Before the Court are two dispositive motions: Defendants Jason Scott’s (“Scott”) (Docket Entry (“D.E.”) No. 25) and Decatur County General Hospital’s (“DCGH”) Motions for Summary Judg *1011 ment, pursuant to Rule 56, Federal Rules of Civil Procedure (D.E. No. 27). For the reasons hereinafter stated, the Court GRANTS both Defendants’ Motions as to Plaintiffs First Amendment retaliation claim and DISMISSES WITHOUT PREJUDICE Plaintiffs remaining state law claim.

FACTUAL BACKGROUND

Plaintiff, Larry Marshall (“Marshall” or “Plaintiff’) was the Director of the Emergency Medical Service (“EMS”) at DCGH from 1976 until it terminated his employment on June 5, 2008. (D.E. No. 28, Marshall Deposition, pp. 17, 54.) Scott is the Mayor of Decatur County, Tennessee, which position he has held since 2006. (D.E. No. 25, Scott’s Statement of Undisputed Facts, ¶ 7.) DCGH is located in Decatur County, but operates independently from the county government with its own Board of Trustees, charter, and finances. (Id. at ¶ 8.) When he was terminated, Plaintiffs supervisor in his EMS Director position was the current DCGH Administrator, Norene Pumphrey (“Pumphrey”). (Id. at ¶ 2.) Pumphrey’s immediate predecessor was John Crawford, the Interim Administrator (“Crawford”). (Id. at ¶ 17.)

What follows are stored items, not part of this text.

<file path="src/rtl/max6675_reader.sv">
// Read-only SPI master for the MAX6675: waits out the conversion time, clocks one 16-bit frame, latches reading and flags.
// Outputs update one cycle after the last sample with a one-cycle data_valid; no backpressure, a started frame always completes.
module max6675_reader #(
    parameter int SCK_DIV   = 12,
    parameter int CONV_WAIT = 11_000_000
) (
    input  logic        clk,
    input  logic        reset,
    input  logic        enable,
    input  logic        so,
    output logic        cs_n,
    output logic        sck,
    output logic [15:0] temperature,
    output logic [9:0]  temp_c,
    output logic        open_tc,
    output logic        frame_err,
    output logic        data_valid
);

    localparam int WAIT_W = (CONV_WAIT > 1) ? $clog2(CONV_WAIT) : 1;
    localparam int DIV_W  = $clog2(SCK_DIV);

    localparam logic [WAIT_W-1:0] WAIT_MAX = WAIT_W'(CONV_WAIT - 1);
    localparam logic [DIV_W-1:0]  DIV_MAX  = DIV_W'(SCK_DIV - 1);

    localparam logic [1:0] IDLE  = 2'd0;
    localparam logic [1:0] SETUP = 2'd1;
    localparam logic [1:0] SHIFT = 2'd2;
    localparam logic [1:0] DONE  = 2'd3;

    logic [1:0]        state;
    logic [WAIT_W-1:0] wait_cnt;
    logic [DIV_W-1:0]  div_cnt;
    logic [3:0]        bit_cnt;
    logic              sck_hi;
    logic [15:0]       shift_reg;
    logic              so_meta;
    logic              so_sync;
    logic              div_last;
    logic              unused_d0;

    assign div_last  = (div_cnt == DIV_MAX);
    // D0 is a don't-care bit on the MAX6675 and is shifted in only to complete the frame.
    assign unused_d0 = shift_reg[0];

    // Decoded straight from reset flops so an asynchronous reset deasserts the bus at once.
    assign cs_n = !((state == SETUP) || (state == SHIFT));
    assign sck  = (state == SHIFT) && sck_hi;

    always_ff @(posedge clk or negedge reset) begin
        if (!reset) begin
            so_meta <= 1'b0;
            so_sync <= 1'b0;
        end else begin
            so_meta <= so;
            so_sync <= so_meta;
        end
    end

    always_ff @(posedge clk or negedge reset) begin
        if (!reset) begin
            state       <= IDLE;
            wait_cnt    <= '0;
            div_cnt     <= '0;
            bit_cnt     <= '0;
            sck_hi      <= 1'b0;
            shift_reg   <= '0;
            temperature <= '0;
            temp_c      <= '0;
            open_tc     <= 1'b0;
            frame_err   <= 1'b0;
            data_valid  <= 1'b0;
        end else begin
            data_valid <= 1'b0;
            case (state)
                IDLE: begin
                    // Counter saturates so a late enable starts the frame on the very next cycle.
                    if (wait_cnt != WAIT_MAX) begin
                        wait_cnt <= wait_cnt + 1'b1;
                    end else if (enable) begin
                        state   <= SETUP;
                        div_cnt <= '0;
                    end
                end
                SETUP: begin
                    if (div_last) begin
                        state   <= SHIFT;
                        div_cnt <= '0;
                        bit_cnt <= '0;
                        sck_hi  <= 1'b0;
                    end else begin
                        div_cnt <= div_cnt + 1'b1;
                    end
                end
                SHIFT: begin
                    if (div_last) begin
                        div_cnt <= '0;
                        if (!sck_hi) begin
                            sck_hi <= 1'b1;
                        end else begin
                            // Sample at the end of the high phase, well after the device's falling-edge update.
                            sck_hi    <= 1'b0;
                            shift_reg <= {shift_reg[14:0], so_sync};
                            if (bit_cnt == 4'd15) begin
                                state <= DONE;
                            end else begin
                                bit_cnt <= bit_cnt + 1'b1;
                            end
                        end
                    end else begin
                        div_cnt <= div_cnt + 1'b1;
                    end
                end
                DONE: begin
                    open_tc    <= shift_reg[2];
                    frame_err  <= shift_reg[15] | shift_reg[1];
                    if (!shift_reg[2]) begin
                        temperature <= {4'b0000, shift_reg[14:3]};
                        temp_c      <= shift_reg[14:5];
                    end
                    data_valid <= 1'b1;
                    wait_cnt   <= '0;
                    state      <= IDLE;
                end
                default: begin
                    state <= IDLE;
                end
            endcase
        end
    end

endmodule

</file>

According to Marshall, on several occasions after Scott was elected Mayor, he made comments that were critical of both Scott and other officials in Decatur County government. (D.E. No. 17, Amended Complaint, ¶ 7; see D.E. No. 28, Marshall Deposition, pp. 70-81.) Most of Plaintiffs criticisms seem to have been in response to Scott’s appointment of Kevin Cagle as the Decatur County Emergency Management Director. (D.E. No. 28, Marshall Deposition, pp. 72, 78-80.) Marshall also stated that he made comments critical of Scott’s “taking up with [his] secretary,” but that his “main” criticism concerned the appointment of Cagle. (Id. at pp. 72-73.)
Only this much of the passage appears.